4 A.M I’m sitting in room staring at the sky. I always love watching the colors change from black to purple to gold and to blue. It’s fitting I suppose since the name I take for myself reflect this time.  I was born with out a doctor or a nurse only my Deidre to catch me. They had been sailing on lake within the middle of Lake Michigan. Why two women one nine months pregnant would go sailing in the middle of winter is beyond me but mom never did show much sense. Supposedly I didn’t cry when I was born and after some concern Deidre handed me to mom. As she tells it I opened my eyes and the light of early morning poured in. I was part of the light and to her I was always the light of her life.

 

Our home was within a suburb that as child seemed to be the most boring place alive.
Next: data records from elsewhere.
**src/assert_macros.svh**
```systemverilog
// Assertion macros shared by the RTL files.
`ifndef ASSERT_MACROS_SVH
`define ASSERT_MACROS_SVH
// Implication checked at every rising clock edge outside reset.
`define ASSERT_IMPL(label, clk, rst, ante, cons, msg) \
  label: assert property (@(posedge clk) disable iff (rst) (ante) |-> (cons)) else $error(msg);
// Next-cycle implication checked outside reset.
`define ASSERT_NEXT(label, clk, rst, ante, cons, msg) \
  label: assert property (@(posedge clk) disable iff (rst) (ante) |=> (cons)) else $error(msg);
`endif

```
**src/smx_pkg.sv**
```systemverilog
// ----------------------------------------------------------------------------
// smx_pkg
// Types, constants and opcode names for the stack machine execute unit.
// ----------------------------------------------------------------------------
`timescale 1ns / 1ps
package smx_pkg;
  localparam int StackDepthDefault  = 64;
  localparam int GlobalCountDefault = 16;

  localparam logic [4:0] OP_ADD = 5'd0, OP_SUB = 5'd1, OP_MUL = 5'd2,
    OP_AND = 5'd3, OP_OR = 5'd4, OP_XOR = 5'd5, OP_NOT = 5'd6, OP_LT = 5'd7,
    OP_EQ = 5'd8, OP_PRINT = 5'd9, OP_OUTCHAR = 5'd10, OP_PUSH = 5'd11,
    OP_BR = 5'd12, OP_BRF = 5'd13, OP_DROP = 5'd14, OP_GLOAD = 5'd15,
    OP_GSTORE = 5'd16, OP_HALT = 5'd17;

  localparam logic [2:0] ST_RUN = 3'd0, ST_HALT = 3'd1, ST_END = 3'd2,
    ST_BADOP = 3'd3, ST_STACK = 3'd4, ST_GLOBAL = 3'd5;

  localparam logic CFG_START = 1'b0;
  localparam logic CFG_LENGTH = 1'b1;

  typedef struct packed {
    logic [4:0]         opcode;
    logic signed [31:0] operand;
  } smx_in_t;

  typedef struct packed {
    logic [15:0]        next_pc;
    logic               out_valid;
    logic signed [31:0] out_value;
    logic               out_is_char;
    logic [2:0]         status;
  } smx_out_t;
endpackage

```
**src/smx_front.sv**
```systemverilog
// ----------------------------------------------------------------------------
// smx_front
// Two-entry word queue between the input side and the execute engine.
// ----------------------------------------------------------------------------
`timescale 1ns / 1ps
`include "assert_macros.svh"
module smx_front import smx_pkg::*; (
  input  logic    clk,
  input  logic    rst,
  input  logic    push,
  output logic    full,
  input  smx_in_t in_word,
  output logic    avail,
  input  logic    take,
  output smx_in_t head
);
  smx_in_t    slot [2];
  logic       rd_ptr;
  logic       wr_ptr;
  logic [1:0] count;
  logic       do_push;
  logic       do_take;

  assign full    = (count == 2'd2);
  assign avail   = (count != 2'd0);
  assign head    = slot[rd_ptr];
  assign do_push = push && !full;
  assign do_take = take && avail;

  always_ff @(posedge clk) begin
    if (rst) begin
      rd_ptr <= 1'b0;
      wr_ptr <= 1'b0;
      count  <= 2'd0;
    end else begin
      if (do_push) begin
        wr_ptr <= ~wr_ptr;
      end
      if (do_take) begin
        rd_ptr <= ~rd_ptr;
      end
      count <= count + {1'b0, do_push} - {1'b0, do_take};
    end
  end

  always_ff @(posedge clk) begin
    if (do_push) begin
      slot[wr_ptr] <= in_word;
    end
  end

  `ASSERT_IMPL(a_q_bound, clk, rst, 1'b1, count <= 2'd2, "front queue count overflow")
endmodule

```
I never mined over much because despite the drabness of the place life outside and very often inside my house was always very chaotic. I learned to treasure peace and quiet when I could find it. I never quite understood but I was endowed with the ability to enrage just about every one in my childhood.  The other children were dismissive and disgusted by my attempts of friendship. The adults dismayed my wandering mind and lack of motivation. I remember very well seeming to live on the wrong side of a glass wall, doomed to see others live life but able to partake for myself. I entertained myself and enjoyed solitary activities.  Time taught me to rely on myself and to keep my thoughts close. Time also lessened my affect at fifteen the world started to smile on me. Time contrary to popular belief does not heal wounds or bring forget ness. It does distance pain and an adults mind accepts what a child’s cannot. All that time spent watching life has taught me to watch people. Simply put I can read a person like the books I escaped within as a child. I read people and see that true happiness is rare but contentment plentiful. Perhaps one day I will learn to touch the pain others feel and I am blessed to see. Pain I have felt my self but no one seemed able to relieve.  Perhaps I will become someone who relieves pain.

Treelife Treelife
18-21, F
2 Responses Feb 21, 2009

Maybe there's hope for the both if us.

I relate and agree. I have spent/spend a lot of time in isolation and stared detached at the proceedings of the world around me. Love and happiness exist as a state of mind to me, but my faith in their power extends only as far as my rational allowing that they are a possibility, one that I feel unlikely to assume. I do hope that while I feel too accustomed to the shadows of society, maybe I can bring others to the light as you hope.